*** Opening Working data ***

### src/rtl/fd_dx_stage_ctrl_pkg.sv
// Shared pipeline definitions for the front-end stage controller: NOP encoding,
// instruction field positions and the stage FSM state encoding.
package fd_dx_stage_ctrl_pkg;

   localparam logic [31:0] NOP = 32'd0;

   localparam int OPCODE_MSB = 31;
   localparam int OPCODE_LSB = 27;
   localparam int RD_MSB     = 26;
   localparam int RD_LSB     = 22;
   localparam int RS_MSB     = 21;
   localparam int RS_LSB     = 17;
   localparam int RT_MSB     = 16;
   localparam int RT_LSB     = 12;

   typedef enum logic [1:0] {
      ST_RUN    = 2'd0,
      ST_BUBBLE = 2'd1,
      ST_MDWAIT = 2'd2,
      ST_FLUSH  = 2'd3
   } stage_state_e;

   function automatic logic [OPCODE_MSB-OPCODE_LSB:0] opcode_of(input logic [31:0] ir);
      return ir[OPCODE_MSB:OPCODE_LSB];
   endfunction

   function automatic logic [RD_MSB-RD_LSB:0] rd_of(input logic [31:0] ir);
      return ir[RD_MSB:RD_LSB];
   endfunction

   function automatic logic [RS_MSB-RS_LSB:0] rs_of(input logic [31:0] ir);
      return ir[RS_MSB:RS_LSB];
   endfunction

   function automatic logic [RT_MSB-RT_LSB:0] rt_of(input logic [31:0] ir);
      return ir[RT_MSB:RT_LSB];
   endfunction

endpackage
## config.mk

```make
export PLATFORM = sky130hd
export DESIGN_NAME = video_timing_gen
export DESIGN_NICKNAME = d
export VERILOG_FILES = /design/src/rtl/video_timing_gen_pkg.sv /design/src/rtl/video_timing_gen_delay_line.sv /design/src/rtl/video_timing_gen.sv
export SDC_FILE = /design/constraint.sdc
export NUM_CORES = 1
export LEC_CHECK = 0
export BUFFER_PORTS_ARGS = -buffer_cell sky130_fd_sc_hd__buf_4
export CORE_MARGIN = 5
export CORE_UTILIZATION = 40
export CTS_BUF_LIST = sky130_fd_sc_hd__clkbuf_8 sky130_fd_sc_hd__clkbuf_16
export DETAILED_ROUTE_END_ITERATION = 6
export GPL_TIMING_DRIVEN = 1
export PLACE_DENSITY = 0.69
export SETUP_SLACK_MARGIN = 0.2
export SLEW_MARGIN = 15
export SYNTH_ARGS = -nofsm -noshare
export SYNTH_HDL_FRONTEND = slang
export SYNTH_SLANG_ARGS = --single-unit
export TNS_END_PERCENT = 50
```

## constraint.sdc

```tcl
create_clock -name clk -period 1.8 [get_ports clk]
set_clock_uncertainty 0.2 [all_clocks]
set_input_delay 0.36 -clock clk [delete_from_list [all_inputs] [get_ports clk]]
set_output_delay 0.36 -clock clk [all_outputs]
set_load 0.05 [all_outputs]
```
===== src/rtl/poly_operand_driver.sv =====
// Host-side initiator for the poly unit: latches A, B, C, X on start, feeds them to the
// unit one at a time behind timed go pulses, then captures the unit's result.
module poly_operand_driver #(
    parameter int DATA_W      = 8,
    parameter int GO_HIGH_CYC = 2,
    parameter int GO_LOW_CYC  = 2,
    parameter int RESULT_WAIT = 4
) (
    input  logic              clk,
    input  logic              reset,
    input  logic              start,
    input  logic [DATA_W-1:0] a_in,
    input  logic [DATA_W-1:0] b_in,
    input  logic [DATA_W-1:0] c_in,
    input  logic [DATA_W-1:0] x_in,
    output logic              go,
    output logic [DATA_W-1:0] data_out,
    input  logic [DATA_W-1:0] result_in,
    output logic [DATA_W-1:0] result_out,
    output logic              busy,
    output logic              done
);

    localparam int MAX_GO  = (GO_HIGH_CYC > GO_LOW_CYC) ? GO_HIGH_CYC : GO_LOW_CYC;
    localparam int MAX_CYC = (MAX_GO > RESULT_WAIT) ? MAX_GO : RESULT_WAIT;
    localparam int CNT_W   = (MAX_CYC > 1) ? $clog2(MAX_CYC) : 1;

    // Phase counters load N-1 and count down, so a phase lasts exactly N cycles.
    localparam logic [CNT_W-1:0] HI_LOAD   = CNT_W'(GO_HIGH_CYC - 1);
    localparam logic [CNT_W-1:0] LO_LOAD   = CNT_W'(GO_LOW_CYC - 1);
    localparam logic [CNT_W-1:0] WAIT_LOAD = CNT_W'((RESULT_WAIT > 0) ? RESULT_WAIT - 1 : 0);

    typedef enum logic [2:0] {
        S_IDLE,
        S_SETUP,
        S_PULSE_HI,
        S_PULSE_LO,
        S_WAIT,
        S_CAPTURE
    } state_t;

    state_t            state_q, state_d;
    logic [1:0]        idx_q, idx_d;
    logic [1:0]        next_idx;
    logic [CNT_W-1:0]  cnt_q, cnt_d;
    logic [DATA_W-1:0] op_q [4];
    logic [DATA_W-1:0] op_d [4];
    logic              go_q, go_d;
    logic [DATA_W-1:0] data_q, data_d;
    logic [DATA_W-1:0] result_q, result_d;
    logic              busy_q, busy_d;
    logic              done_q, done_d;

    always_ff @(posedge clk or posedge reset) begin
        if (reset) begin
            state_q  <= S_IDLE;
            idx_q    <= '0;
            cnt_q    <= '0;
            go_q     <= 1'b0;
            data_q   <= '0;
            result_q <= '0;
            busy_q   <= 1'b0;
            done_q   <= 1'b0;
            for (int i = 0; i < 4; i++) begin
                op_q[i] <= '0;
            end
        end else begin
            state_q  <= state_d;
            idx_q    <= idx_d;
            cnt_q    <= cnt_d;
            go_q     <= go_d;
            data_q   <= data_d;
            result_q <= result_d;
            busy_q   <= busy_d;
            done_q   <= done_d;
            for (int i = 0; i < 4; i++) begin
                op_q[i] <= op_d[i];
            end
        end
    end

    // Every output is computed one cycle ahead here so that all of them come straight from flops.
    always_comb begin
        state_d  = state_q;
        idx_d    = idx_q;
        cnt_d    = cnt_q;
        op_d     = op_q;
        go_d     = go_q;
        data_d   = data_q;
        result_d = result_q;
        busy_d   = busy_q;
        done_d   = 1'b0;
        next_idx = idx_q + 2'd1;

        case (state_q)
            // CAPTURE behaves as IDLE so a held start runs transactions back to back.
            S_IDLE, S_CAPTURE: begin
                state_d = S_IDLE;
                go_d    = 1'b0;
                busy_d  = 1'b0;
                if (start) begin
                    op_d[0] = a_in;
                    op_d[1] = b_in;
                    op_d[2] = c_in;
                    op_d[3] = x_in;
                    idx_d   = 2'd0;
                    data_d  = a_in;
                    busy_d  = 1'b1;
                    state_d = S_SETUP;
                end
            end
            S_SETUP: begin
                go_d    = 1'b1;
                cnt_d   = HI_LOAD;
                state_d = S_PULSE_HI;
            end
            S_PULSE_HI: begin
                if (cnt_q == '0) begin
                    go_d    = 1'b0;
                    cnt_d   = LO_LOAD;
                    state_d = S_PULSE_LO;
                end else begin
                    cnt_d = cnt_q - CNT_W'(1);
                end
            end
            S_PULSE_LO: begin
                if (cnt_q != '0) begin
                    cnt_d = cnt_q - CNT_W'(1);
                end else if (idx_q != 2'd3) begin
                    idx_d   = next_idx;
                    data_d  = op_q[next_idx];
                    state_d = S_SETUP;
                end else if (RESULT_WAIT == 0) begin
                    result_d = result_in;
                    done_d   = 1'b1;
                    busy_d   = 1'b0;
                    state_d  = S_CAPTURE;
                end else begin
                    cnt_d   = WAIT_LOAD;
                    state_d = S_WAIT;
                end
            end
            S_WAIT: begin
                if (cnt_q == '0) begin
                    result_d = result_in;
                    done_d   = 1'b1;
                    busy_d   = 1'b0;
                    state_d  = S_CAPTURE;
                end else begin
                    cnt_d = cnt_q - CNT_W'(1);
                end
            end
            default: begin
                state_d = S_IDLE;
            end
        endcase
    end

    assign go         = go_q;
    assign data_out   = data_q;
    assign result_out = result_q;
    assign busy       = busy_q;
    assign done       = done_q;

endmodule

*** Closing Working data ***

About this task:
Give again exactly, and only, the lines above starting at the one with "localparam logic [CNT_W-1:0] LO_LOAD" and ending at the one with "logic [DATA_W-1:0] result_q, result_d;".

Solution for this problem:
    localparam logic [CNT_W-1:0] LO_LOAD   = CNT_W'(GO_LOW_CYC - 1);
    localparam logic [CNT_W-1:0] WAIT_LOAD = CNT_W'((RESULT_WAIT > 0) ? RESULT_WAIT - 1 : 0);

    typedef enum logic [2:0] {
        S_IDLE,
        S_SETUP,
        S_PULSE_HI,
        S_PULSE_LO,
        S_WAIT,
        S_CAPTURE
    } state_t;

    state_t            state_q, state_d;
    logic [1:0]        idx_q, idx_d;
    logic [1:0]        next_idx;
    logic [CNT_W-1:0]  cnt_q, cnt_d;
    logic [DATA_W-1:0] op_q [4];
    logic [DATA_W-1:0] op_d [4];
    logic              go_q, go_d;
    logic [DATA_W-1:0] data_q, data_d;
    logic [DATA_W-1:0] result_q, result_d;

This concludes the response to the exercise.